Lantas, akan kemana aku stelah titipan
nafas ini berakhir?
Untuk dapat menjawab
pertanyaan diatas, tentunya yang dibutuhkan bukan sembarang jawaban yang
mengira-ira atau mengada-ada. Kita butuh pemecahan yang benar yang kemudian
mengantarkan pada jawaban yang benar hingga berujung pada sebuah kebangkitan
yang benar pula. Lantas bagaimana ?
telah dibahas diawal bahwa kita butuh pemikiran yang mendasar dan menyeluruh
kan ? nah, pemikiran yang seperti itulah yang kemudian kita sebut sebagai
aqidah. Dimana, aqidah tersebut yang akan dijadikan landasar berfikir yang akan
melahirkan setiap pemikiran cabang tentang prilaku manusia beserta peraturan-peraturanNya.

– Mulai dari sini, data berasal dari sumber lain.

[config.mk]
export PLATFORM = sky130hd
export DESIGN_NAME = uart_tx_dbuf
export DESIGN_NICKNAME = d
export VERILOG_FILES = /design/src/rtl/uart_tx_pkg.sv /design/src/rtl/uart_tx_hold.sv /design/src/rtl/uart_tx_shift.sv /design/src/rtl/uart_tx_dbuf.sv
export SDC_FILE = /design/constraint.sdc
export NUM_CORES = 1
export LEC_CHECK = 0
export ABC_AREA = 1
export ABC_CLOCK_PERIOD_IN_PS = 3700
export BUFFER_PORTS_ARGS = -buffer_cell sky130_fd_sc_hd__buf_4
export CAP_MARGIN = 10
export CORE_MARGIN = 5
export CORE_UTILIZATION = 49
export CTS_BUF_LIST = sky130_fd_sc_hd__clkbuf_8
export DETAILED_ROUTE_END_ITERATION = 6
export PLACE_DENSITY = 0.69
export SLEW_MARGIN = 0
export SYNTH_ARGS = -nofsm -noshare
export SYNTH_HDL_FRONTEND = slang
export SYNTH_SLANG_ARGS = --single-unit
[constraint.sdc]
create_clock -name clk_i -period 3.7 [get_ports clk_i]
set_clock_uncertainty 0.05 [all_clocks]
set_input_delay 0.185 -clock clk_i [delete_from_list [all_inputs] [get_ports clk_i]]
set_output_delay 0.185 -clock clk_i [all_outputs]
set_load 0.005 [all_outputs]
[src/rtl/uart_tx_pkg.sv]
package uart_tx_pkg;

  typedef enum logic [1:0] {
    ST_IDLE  = 2'd0,
    ST_START = 2'd1,
    ST_DATA  = 2'd2,
    ST_STOP  = 2'd3
  } tx_state_e;

  // stop length in oversample ticks; code order is fixed by the register field
  function automatic int stop_ticks(input logic [1:0] sel, input int os);
    case (sel)
      2'b01:   return os / 2;
      2'b10:   return 2 * os;
      2'b11:   return os + os / 2;
      default: return os;
    endcase
  endfunction

endpackage

[src/rtl/uart_tx_hold.sv]
module uart_tx_hold #(
  parameter int W = 9
) (
  input  logic         clk_i,
  input  logic         rst_ni,
  input  logic         wr_i,
  input  logic [W-1:0] wr_data_i,
  input  logic         take_i,
  output logic         full_o,
  output logic         accept_o,
  output logic [W-1:0] data_o
);

  logic         full_q;
  logic [W-1:0] data_q;

  assign accept_o = wr_i & ~full_q;

  always_ff @(posedge clk_i or negedge rst_ni) begin
    if (!rst_ni) begin
      full_q <= 1'b0;
      data_q <= '0;
    end else if (accept_o) begin
      full_q <= 1'b1;
      data_q <= wr_data_i;
    end else if (take_i) begin
      full_q <= 1'b0;
    end
  end

  assign full_o = full_q;
  assign data_o = data_q;

  p_wr_fills_r3: assert property (@(posedge clk_i) disable iff (!rst_ni)
    (wr_i && !full_q) |=> full_q);

  p_full_keeps_word_r3: assert property (@(posedge clk_i) disable iff (!rst_ni)
    (wr_i && full_q && !take_i) |=> (full_q && data_q == $past(data_q)));

endmodule

[src/rtl/uart_tx_shift.sv]
module uart_tx_shift
  import uart_tx_pkg::*;
#(
  parameter int W  = 9,
  parameter int OS = 16
) (
  input  logic         clk_i,
  input  logic         rst_ni,
  input  logic         run_i,
  input  logic         tick_i,
  input  logic         wide_i,
  input  logic [1:0]   stop_sel_i,
  input  logic         pend_i,
  input  logic [W-1:0] pend_data_i,
  output logic         take_o,
  output logic         done_o,
  output logic         tx_o
);

  localparam int CW = $clog2(2 * OS + 1);
  localparam int BW = $clog2(W);

  tx_state_e     state_q;
  logic [CW-1:0] cnt_q;
  logic [BW-1:0] bit_q;
  logic [W-1:0]  sh_q;

  logic          adv;
  logic [CW-1:0] stop_last;
  logic [BW-1:0] bit_last;
  logic          bit_end;
  logic          stop_end;

  assign adv       = tick_i & run_i;
  assign stop_last = CW'(stop_ticks(stop_sel_i, OS) - 1);
  assign bit_last  = wide_i ? BW'(W - 1) : BW'(W - 2);
  assign bit_end   = (cnt_q == CW'(OS - 1));
  assign stop_end  = (state_q == ST_STOP) && adv && (cnt_q >= stop_last);

  // reload on the stop-end tick keeps frames gapless
  assign take_o = pend_i & run_i & ((state_q == ST_IDLE) | stop_end);
  assign done_o = stop_end & ~take_o;

  always_ff @(posedge clk_i or negedge rst_ni) begin
    if (!rst_ni) begin
      state_q <= ST_IDLE;
      cnt_q   <= '0;
      bit_q   <= '0;
      sh_q    <= '0;
    end else if (take_o) begin
      state_q <= ST_START;
      cnt_q   <= '0;
      bit_q   <= '0;
      sh_q    <= pend_data_i;
    end else if (adv) begin
      unique case (state_q)
        ST_START: begin
          if (bit_end) begin
            state_q <= ST_DATA;
            cnt_q   <= '0;
          end else begin
            cnt_q <= cnt_q + 1'b1;
          end
        end
        ST_DATA: begin
          if (bit_end) begin
            cnt_q <= '0;
            sh_q  <= sh_q >> 1;
            if (bit_q >= bit_last) state_q <= ST_STOP;
            else                   bit_q   <= bit_q + 1'b1;
          end else begin
            cnt_q <= cnt_q + 1'b1;
          end
        end
        ST_STOP: begin
          if (cnt_q >= stop_last) begin
            state_q <= ST_IDLE;
            cnt_q   <= '0;
          end else begin
            cnt_q <= cnt_q + 1'b1;
          end
        end
        default: cnt_q <= '0;
      endcase
    end
  end

  always_comb begin
    unique case (state_q)
      ST_START: tx_o = 1'b0;
      ST_DATA:  tx_o = sh_q[0];
      default:  tx_o = 1'b1;
    endcase
  end

  p_hold_when_off_r2: assert property (@(posedge clk_i) disable iff (!rst_ni)
    (state_q == ST_IDLE && !run_i) |=> (state_q == ST_IDLE));

  p_bit_index_r5: assert property (@(posedge clk_i) disable iff (!rst_ni)
    (int'(bit_q) < W));

  p_no_start_unloaded_r7: assert property (@(posedge clk_i) disable iff (!rst_ni)
    (state_q == ST_IDLE) |=> (state_q == ST_IDLE || $past(pend_i)));

endmodule

[src/rtl/uart_tx_dbuf.sv]
module uart_tx_dbuf
  import uart_tx_pkg::*;
#(
  parameter int W  = 9,
  parameter int OS = 16
) (
  input  logic         clk_i,
  input  logic         rst_ni,
  input  logic         en_i,
  input  logic         tx_en_i,
  input  logic         wide_i,
  input  logic [1:0]   stop_sel_i,
  input  logic         tick_i,
  input  logic         wr_i,
  input  logic [W-1:0] wr_data_i,
  input  logic         txe_ie_i,
  input  logic         tc_ie_i,
  output logic         tx_o,
  output logic         txe_o,
  output logic         tc_o,
  output logic         txe_irq_o,
  output logic         tc_irq_o
);

  logic         run;
  logic         full;
  logic         accept;
  logic         take;
  logic         done;
  logic [W-1:0] hold_data;
  logic         tc_q;

  assign run = en_i & tx_en_i;

  uart_tx_hold #(.W(W)) u_hold (
    .clk_i     (clk_i),
    .rst_ni    (rst_ni),
    .wr_i      (wr_i),
    .wr_data_i (wr_data_i),
    .take_i    (take),
    .full_o    (full),
    .accept_o  (accept),
    .data_o    (hold_data)
  );

  uart_tx_shift #(.W(W), .OS(OS)) u_shift (
    .clk_i       (clk_i),
    .rst_ni      (rst_ni),
    .run_i       (run),
    .tick_i      (tick_i),
    .wide_i      (wide_i),
    .stop_sel_i  (stop_sel_i),
    .pend_i      (full),
    .pend_data_i (hold_data),
    .take_o      (take),
    .done_o      (done),
    .tx_o        (tx_o)
  );

  // an accepted write wins over a same-cycle frame end
  always_ff @(posedge clk_i or negedge rst_ni) begin
    if (!rst_ni)     tc_q <= 1'b1;
    else if (accept) tc_q <= 1'b0;
    else if (done)   tc_q <= 1'b1;
  end

  assign txe_o     = ~full;
  assign tc_o      = tc_q;
  assign txe_irq_o = txe_ie_i & ~full;
  assign tc_irq_o  = tc_ie_i & tc_q;

  p_tc_means_empty_r8: assert property (@(posedge clk_i) disable iff (!rst_ni)
    tc_q |-> !full);

  p_tc_line_idle_r8: assert property (@(posedge clk_i) disable iff (!rst_ni)
    $rose(tc_q) |-> tx_o);

  p_wr_clears_tc_r3: assert property (@(posedge clk_i) disable iff (!rst_ni)
    (wr_i && !full) |=> !tc_q);

endmodule

==> flow_summary.ini, run 1 <==
[detailed_routing]
drt_iter0_drc = 42
post_drt_wl_per_cell_um = 11.31
num_vias = 1551
viasPerCell = 4.877
ant_nets = 0
dr.pass1.iters = 4
drc = 0
wirelength_mm = 3.597

[floorplan]
rows = 23
die_h_um = 73.16
pin_count = 25
initial_core_util_pct = 49.57
die_w_um = 73.16
design.die.area_sq_mm = 0.005352
core_sq_mm = 0.003943

[grt]
grt_first_pass_wirelength_mm = 6.506
grt_max_degree = 33
grt_usage_pct = 15.58
antenna_found_initial = 0
grt_pass1_vias = 1512
grt_overflow = 0

[placement]
gp_congestion = 0.7667
dp.cells = 309
dp_hpwl_mm = 2.713
preCtsSetupSlack_ps = 1680
io_buffers = 24

[finish]
insertedDiodeCount = 0
final_nets = 301
drive_above_1_share_pct = 20.15
syn_to_final_growth_pct = 15.75
instances_no_fill = 318

[worst_setup_path]
crit_buf_inv = 0
arrival_ps = 2120
crit_family = simple AND/OR/NAND/NOR gates
cp_common_cell = nand2_2
critPathCaptureType = flop
crit_type = reg -> reg
cp.required_ps = 3820
worstPathCellList = ha_1, nand2_1, nor2_1, nand2_2, nand2_2, nand2_2, nand2_4, nand2_8, nand2_2, nand2_2, o21ai_1, nand2_1
cpMaxStageDelayCell = dfrtp_1
start_kind = flop
slowest_delay_ps = 420
path_max_fanout = 27

[timing]
rsz0062_at_grt = false
finalSetupViolCount = 0
fin_tns_setup_ps = 0
fmax_ghz = 0.4997
period_share_pct = 54.09
worstMarginPinSlew_ps = 691.6
period_needed_ps = 2001
setup_ws_ps = 1699
relSlewSlack_pct = 53.90
holdWs_ps = 51.54
hold_violations = 0
drv_slew = 0

[clocking]
worstSkewPairLatency_ps = 280
cts_tree = yes
root_buffer = clkbuf_8
cts_htree_levels = 2
path_clk_slew_ps = 70
cts_buffers = 5
cts_setup_buffers = 0
clockBufferDepth = 2
cts.sinks = 32

[outcome]
status = complete, no violations

[job]
cap_violations = 0

[synth]
yosys_warnings = 0
ys_ff_latch = 32
ys_seq_area_share_pct = 41.04
synth_area_leaders = dfrtp_1 (40%), nand2_1 (13%), ha_1 (9.0%)
synthCells = 240
synth_top_area_share_pct = 39.69
syn_nets = 274
ys_types = 32
synth.cell_area_sq_mm = 0.001954
netlist.top_cell.by_area = dfrtp_1
avgSynthCellArea_sq_um = 8.143

[pwr]
max-vdd-ir-drop_v = 0.0003494
total_power_mw = 1.395
p_leak_nw = 1.211
powerDensity_mw_per_mm2 = 616.6

[hold_path]
hp-class = in -> reg
## metal layers
| metal | global-route usage (%) | share of wire [%] | vias to the layer above |
|---|---|---|---|
| met1 | 20.64 | 48 | 709 |
| met4 | 6.148 | 1.6 | 0 |
| li1 | - | - | 810 |
| met5 | 0 | 0 | - |
| met2 | 24.43 | 46 | 25 |
| met3 | 3.719 | 4.3 | 7 |
## cell type report
| cell class | instances | area [sq um] |
|---|---|---|
| Tap cell | 50 | 62.56 |
| Sequential cell | 32 | 802.0 |
| Clock inverter | 2 | 7.507 |
| Clock buffer | 6 | 82.58 |
| Fill cell | 357 | 1680 |
| Inverter | 36 | 135.1 |
| Timing Repair Buffer | 25 | 190.2 |
| Multi-Input combinational cell | 167 | 982.2 |
## what timing repair did
action	4_1_cts	5_1_grt
endpoints found under the hold margin	31	0
setup endpoints to repair	0	0
hold buffers	1	0
gates resized for setup	0	0
## final timing paths
| check | from | to | slack, ps | depth (start not counted) |
|---|---|---|---|---|
| setup / recovery | u_shift.cnt_q[5] | u_shift.state_q[1] | 1700 | 12 |
| hold / removal | wr_data_i[3] | u_hold.data_o[3] | 50 | 3 |
| setup reg to reg | u_shift.cnt_q[5] | u_shift.state_q[1] | 1700 | 12 |
| hold reg to reg | u_hold.data_o[6] | u_hold.data_o[6] | 420 | 2 |
| max in group asynchronous | rst_ni | tc_o | 2950 | 2 |
| min in group asynchronous | rst_ni | u_shift.state_q[1] | 330 | 2 |
## cells in the mapped netlist
cell type  number
buf_2           1
o211ai_1        7
o21ai_0         6
a21oi_2         1
nand3b_1        2
clkinv_1        2
nor2_4          2
buf_6           2
dfstp_2         1
nand2_2         8
conb_1          1
ha_1           14
nand3_1        10
or2_0           1
o21bai_1        2
nand3_4         1
nor2_2          3
xnor2_1         1
nand2_4         2
o21ai_1        16
nand3_2         2
dfrtp_1        31
xor2_1          2
o21a_1          1
nand2_1        66
clkbuf_1        2
nor2_1         11
o31ai_4         1
inv_2           2
a21oi_1         6
inv_1          32
nand2_8         1
## metrics by stage
stage	util, %	cell area, sq um
global route	57.38	2262
global placement	54.84	2162
finish	57.38	2262
CTS	57.38	2262
floorplan	-	1954
detailed placement	54.84	2162
## kinds of logic after synthesis
family | after synthesis | share of synthesized area [%]
flip-flops | 32 | 41.04
other | 1 | 0.1919
AO/OA/AOI/OAI | 40 | 12.55
XOR/XNOR | 3 | 1.345
adder cells (fa/ha/maj) | 14 | 8.963
AND/OR/NAND/NOR | 109 | 27.21
buffers and inverters | 41 | 8.707
## worst register-to-register path: stages, from the launching register on
cell and delay [ps]:
dfrtp_1 420, ha_1 310, nand2_1 70, nor2_1 120, nand2_2 70, nand2_2 70
nand2_2 60, nand2_4 80, nand2_8 130, nand2_2 210, nand2_2 110, o21ai_1 130
nand2_1 60
## layout by cell type (no fill, tap or decap), types with 6 or more instances in the layout
cell type	Yosys	layout
a21oi_1	6	6
o21ai_1	16	16
o211ai_1	7	7
ha_1	14	14
nand2_1	66	66
buf_4	0	24
nand2_2	8	8
clkbuf_8	0	6
o21ai_0	6	6
inv_1	32	34
nand3_1	10	10
dfrtp_1	31	31
nor2_1	11	11
## power by group
part,switching [mW],internal [mW],leakage (nW)
logic,0.347,0.224,0.752
clock network,0.122,0.146,0.0538
registers,0.0784,0.477,0.405
## sequential cells by signal, summed over array words and instances (netlist names)
| register | count |
|---|---|
| tc_o | 1 |
| u_hold.data_o | 9 |
| u_hold.full_o | 1 |
| u_shift.bit_q | 4 |
| u_shift.cnt_q | 6 |
| u_shift.sh_q | 9 |
| u_shift.state_q | 2 |
(Power assumes the default switching activity.)
==> run 2: changes to the inputs <==
ABC_CLOCK_PERIOD_IN_PS = 1900   (was 3700)
clock period = 1.9 ns   (was 3.7 ns; I/O delays follow)
==> run 2 against run 1 <==
Compared with the run above:
- via count is 4.5% higher
- register-to-register slack worse by 1600 ps
- fmax is 8.9% higher
- non-clock buffer count is 24 higher
- count of clock-buffer cells in the layout is 1 lower
- critical path depth is 1 lower
- combinational power is 130% higher
- global-route usage is 1.4 points higher
- sequential power is 93% higher
- cell area is 15% higher
- highest routed layer unchanged
- final cell count is 8.2% higher
- total power is 120% higher
- largest cell class unchanged
==> flow_summary.ini, run 2 (synthesized netlist as in run 1, its figures left out) <==
[grt]
grt_first_pass_wirelength_mm = 6.913
grt_overflow = 0
grt_max_degree = 33
grt_usage_pct = 16.94
antenna_found_initial = 0
grt_pass1_vias = 1560

[detailed_routing]
drc = 0
viasPerCell = 4.712
post_drt_wl_per_cell_um = 12.08
ant_nets = 0
wirelength_mm = 4.157
dr.pass1.iters = 4
drt_iter0_drc = 88
num_vias = 1621

[worst_setup_path]
critPathLaunch = u_shift.cnt_q[5]
r2r-start = u_shift.cnt_q[5]
cp.required_ps = 2000
start_kind = flop
path_max_fanout = 14
crit_type = reg -> reg
critPathCaptureType = flop
arrival_ps = 1940

[floorplan]
die_w_um = 73.16
die_h_um = 73.16
rows = 23
design.die.area_sq_mm = 0.005352
pin_count = 25
initial_core_util_pct = 49.57
core_sq_mm = 0.003943

[clocking]
cts.sinks = 32
cts_tree = yes
root_buffer = clkbuf_8
clockBufferDepth = 2
path_clk_slew_ps = 70
cts_buffers = 5
cts_htree_levels = 2
worstSkewPairLatency_ps = 290

[finish]
final_nets = 327
most-common-layout-cells = nand2_1 (64), buf_4 (38), inv_1 (33)
stdcell_area_sq_mm = 0.002603
multiInputGateArea_sq_mm = 0.001095
instances_no_fill = 344
insertedDiodeCount = 0
syn_to_final_growth_pct = 33.16
regArea_sq_um = 802.0
final_util_pct = 66.01
fillers = 320
layout_commonest_cell = nand2_1
drive_above_1_share_pct = 27.89

[placement]
dp.cells = 318
gp_congestion = 0.8622
dp_hpwl_mm = 2.842
place_area_sq_mm = 0.002230
io_buffers = 24

[pwr]
max-vdd-ir-drop_v = 0.0006346
p_leak_nw = 1.362
powerDensity_mw_per_mm2 = 1164

[timing]
fin_tns_setup_ps = 0
period_needed_ps = 1838
period_share_pct = 96.74
drv_slew = 0
rsz0062_at_grt = true
hold_violations = 0
finalSetupViolCount = 0
fmax_ghz = 0.5440

[hold_path]
hold_path_startpoint = wr_i
hp-class = in -> reg

[outcome]
status = complete, no violations

[job]
cap_violations = 0
run 2: cell count changes in the layout (fill, tap and decap cells not counted), moves of 2 or more:
cell / before / now
nor2_4: 2 / 4
nand2_1: 66 / 64
ha_1: 14 / 12
buf_4: 24 / 38
nor2_1: 11 / 8
ha_4: 0 / 2
nand2_4: 2 / 5
dlygate4sd3_1: 1 / 10
o21ai_0: 6 / 4
run 2: final timing paths:
path / to / slack, ps / cells past startpoint
worst max-delay path: u_shift.sh_q[7] / 60 / 11
worst min-delay path: u_hold.full_o / 20 / 3
worst max register to register: u_shift.sh_q[7] / 60 / 11
worst min register to register: u_hold.data_o[6] / 420 / 2
max in group asynchronous: tc_o / 1230 / 2
min in group asynchronous: u_shift.bit_q[0] / 220 / 2
run 2: stage by stage:
step	power, mW	hold slack, ps	setup slack (ps)
floorplan	1.934	-250.6	119.2
global placement	2.215	8.672	25.69
detailed placement	2.254	12.31	6.621
CTS	2.934	16.91	23.99
global route	3.297	35.49	-19.15
finish	3.030	23.87	61.93
run 2: final cells by class:
class	count	area share, %
Sequential cell	32	30.82
Timing Repair Buffer	49	15.38
Inverter	36	5.192
Multi-Input combinational cell	169	42.07
Clock inverter	3	1.490
Tap cell	50	2.404
Clock buffer	5	2.644
run 2: critical path: stages, from the launching register on:
cell and delay, ps:
dfrtp_1 420, ha_4 290, nand2_4 60, nor2_2 90, nor2_2 60, nand2_2 60, nand2_2 70, nand2_4 100
nand2_8 90, buf_8 160, o211ai_1 150, o21ai_1 100
run 2: power by group:
group | switching, mW | internal [mW] | leakage (nW) | total, mW
Combinational | 0.780 | 0.539 | 0.898 | 1.32
Sequential | 0.145 | 0.929 | 0.405 | 1.07
Clock | 0.253 | 0.383 | 0.0593 | 0.637
run 2: layer usage:
| metal | wire length (um) | GRT usage (%) | vias up |
|---|---|---|---|
| li1 | - | - | 867 |
| met1 | 1932 | 21.37 | 721 |
| met2 | 1978 | 27.31 | 26 |
| met3 | 160 | 4.270 | 7 |
| met4 | 85 | 7.377 | 0 |
| met5 | 0 | 0 | - |
run 2: repair_timing:
item,CTS,global route
hold buffers,10,0
endpoints found under the setup margin,3,20
buffers inserted,0,6
pin swaps,0,5
cloned,0,2
hold endpoints to repair,40,0
gates resized for setup,2,19
==> run 3: changes to the inputs <==
SETUP_SLACK_MARGIN = 0.15   (was not set)
==> run 3 against run 2 <==
Compared with the run above:
- critical path type unchanged
- flip-flop and latch count is the same
- die area is the same
- fmax shrank 2.6%
- via count grew 6.2%
- total power grew 3.3%
- combinational power grew 5%
- critical endpoint is now u_shift.state_q[0]
- clock power grew 4.1%
- final cell count grew 0.58%
==> flow_summary.ini, run 3 (synthesized netlist as in run 1, its figures left out) <==
[worst_setup_path]
r2r_cells = 12
arrival_ps = 2010
r2r-start = u_shift.cnt_q[4]
critPathCaptureType = flop
start_kind = flop
critPathLaunch = u_shift.cnt_q[4]
r2r-end = u_shift.state_q[0]
critPathCapture = u_shift.state_q[0]
path_max_fanout = 9
cp.required_ps = 2030
reg2reg_slack_ps = 10
crit_type = reg -> reg

[finish]
syn_to_final_growth_pct = 35.92
final_util_pct = 67.38
most-common-layout-cells = nand2_1 (63), buf_4 (38), dfrtp_1 (31)
final_nets = 329
drive_above_1_share_pct = 30.74
layout_commonest_cell = nand2_1
fillers = 319
insertedDiodeCount = 0
instances_no_fill = 346

[timing]
period_share_pct = 99.29
period_needed_ps = 1887
drv_slew = 0
setup_ws_ps = 13.48
fmax_ghz = 0.5301
hold_violations = 0
rsz0062_at_grt = true
finalSetupViolCount = 0

[clocking]
clockBufferDepth = 2
cts.sinks = 32
root_buffer = clkbuf_8
cts_htree_levels = 2
path_clk_slew_ps = 80
cts_tree = yes
cts_buffers = 5
worstSkewPairLatency_ps = 290

[detailed_routing]
drc = 0
post_drt_wl_per_cell_um = 12.72
drt_iter0_drc = 111
dr.pass1.iters = 4
ant_nets = 0
viasPerCell = 4.977
num_vias = 1722
wirelength_mm = 4.400

[floorplan]
die_h_um = 73.16
core_sq_mm = 0.003943
die_w_um = 73.16
pin_count = 25
rows = 23
design.die.area_sq_mm = 0.005352
initial_core_util_pct = 49.57

[pwr]
max-vdd-ir-drop_v = 0.0007474
total_power_mw = 3.129
powerDensity_mw_per_mm2 = 1178
p_leak_nw = 1.370

[hold_path]
hp-class = in -> reg

[grt]
grt_usage_pct = 17.73
grt_overflow = 0
antenna_found_initial = 0
grt_first_pass_wirelength_mm = 7.348
grt_pass1_vias = 1658
grt_max_degree = 33

[job]
cap_violations = 0

[outcome]
status = complete, no violations

[placement]
dp.cells = 319
dp_hpwl_mm = 2.872
gp_congestion = 0.9182
preCtsSetupSlack_ps = -9.310
io_buffers = 24
## run 3: cell types whose count changed in the layout (fill, tap and decap cells not counted), moves of 2 or more
cell and delta:
nand2_2 +2, nand3_4 +2, inv_2 +3, nand3_2 -2, inv_1 -5
## run 3: critical path, stage by stage (launching register included)
cell	delay (ps)
dfrtp_1	410
ha_4	290
nand2_4	60
nor2_2	90
nor2_2	60
nand2_2	70
nand2_2	70
nand2_4	120
nand2_4	110
nand2_4	140
nand2_2	100
o21ai_1	140
nand2_1	60
## run 3: per-stage QoR
stage	hold WS, ps	setup TNS (ps)	area [sq um]
final	15.15	0	2656
after global routing	19.03	-1141	2656
after CTS	12.50	0	2532
after detailed placement	13.38	-14.20	2252
after global placement	12.53	0	2252
after floorplan	-250.6	0	1973
## run 3: layer usage
metal,track usage (%),wire length [um],vias up
li1,-,-,879
met1,22.39,2063,806
met2,29.00,2105,27
met3,4.408,139,10
met4,6.967,91,0
met5,0,0,-
## run 3: worst min path at each step
stage	from	end	slack [ps]	cells past startpoint
6_report	wr_i	u_hold.full_o	20	3
5_1_grt	wr_i	u_hold.full_o	20	3
4_1_cts	wr_i	u_hold.full_o	10	3
3_5_place_dp	rst_ni	u_hold.data_o[2]	10	1
3_3_place_gp	rst_ni	u_hold.data_o[2]	10	1
2_1_floorplan	rst_ni	u_hold.data_o[0]	-250	0
## run 3: timing repair
action | in CTS | in global routing
endpoints found under the setup margin | 21 | 22
endpoints found under the hold margin | 40 | 0
buffers inserted | 4 | 2
hold buffers | 10 | 0
pin swaps | 4 | 8
gates resized for setup | 6 | 21
gates cloned | 2 | 1
## run 3: power by group
part / total [mW] / internal, mW / switching [mW]
registers: 1.07 / 0.928 / 0.146
clock network: 0.663 / 0.388 / 0.275
logic: 1.39 / 0.590 / 0.802
## run 3: final cells by class
type | count | area (sq um) | area share, %
sequential | 32 | 802.0 | 30.19
clock inverter | 3 | 42.54 | 1.602
inverter | 36 | 135.1 | 5.087
timing repair buffer | 51 | 441.7 | 16.63
clock buffer | 5 | 68.82 | 2.591
tap | 50 | 62.56 | 2.355
multi-input combinational | 169 | 1104 | 41.55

Oleh karena itu Islam dibangun atas dasar yang 1 yakni aqidah yang menjelaskan
bahwa dibalik alam semesta, manusia dan hidup. Itu semua belumlah final dan
selesai hingga terhenti begitu saja, tidak begitu kawan. tak hendak putus sampai disana, karema kita
harus meyakini bahwa adanya Sang Khaliq yakni Allah SWT yang telah mencipta itu
semua.
“Iman Kepada Al-Khaliq”
Begitu banyak bukti
yang tersuguh dalam kehidupan ini yang mengajak kita berfikir bahwa segala
bentuk keteraturan ini bukanlah serta merta ada, tiada lain pasti ada yang
mengaturnya yakni Sang Khaliq. Teingat kata Said Nursi yang penuturannya nan
penuh pemaknaan ia berkata “ jika kita berfikiran bahwa segala bentuk
keteraturan ini bekerja dengan sendirinya dan memegang urusannya sendiri, tentu
segala sesuatu akan nampak mempunyai mukjizat yang luar biasa. Ini jelas,
mengada-ngada ! . eleuh...bener pisan, terbayang nanti teh kita bisa-bisa
berfikiran , Tuhan milik segala sesuatu atau segala sesuatu punyai tuhannya
sendiri-sendiri kalo punya fikiran seperti itu :D Hingga ku tersentak dengan sederetan kalimat berikutnya
sebuah renungan yang menghampiri mata dalam buku jendela tauhid karya said
Nursi, kata-kata tegas itu tiada lain berucap begini padaku “wahai yang lalai
dan malang dengan kelalaiannya, jika dengan berlimpah ruahnya ketakjuban yang
terdapat pada semesta dan kehidupan ini,
engkau masih tidak mau melihat dan mengenaliNya, maka lepaskanlah akalmu dan
jadilah hewan” astaghfirullah...betapa, akal yang tertitip ini haruslah
senantiasa dihidupkan pemikirannya agar tak mati suri dalam jasad kita yang
masih hidup. Agar kita bisa dengan jernih dan utuh mengimani keberadaanNya
tanpa adanya keraguan meski secuil kecil hingga membawa kita pada ketaatan
sebagai seorang hamba dibumiNya yang sedang dititipi nafas hidup dalam
kehidupan yang tiada abadi ini.
wahai kawan, tuk
menambah keyakinan akan eksistensiNya marilah kita mencermati segala sesuatu
yang terindra disekitar kita tentunya dalam ranah yang dapat dijangkau akal
yakni terbagi menjadi 3, tentang manusia, alam semesta dan kehidupan. Terfahami
bahwa Ketiga unsur ini punyai sifat terbatas, lemah, serba kurang dan saling
membutuhkan. Mu bukti ? J Coba deh, yuk kita fikirkan diri kita, yang
bergelar sebagai “manusia”, yang tertitip nafas hidup dibumiNya. Pada
realitasnya, nafas hidup yang termiliki selalu menuju pada suatu akhir dan
cepat atau lambat akan berakhir. Apa yang kita saksikan dalam kehidupan ini
selalu ada perhentian akhir, begitu pula dengan alam semesta pun demikian.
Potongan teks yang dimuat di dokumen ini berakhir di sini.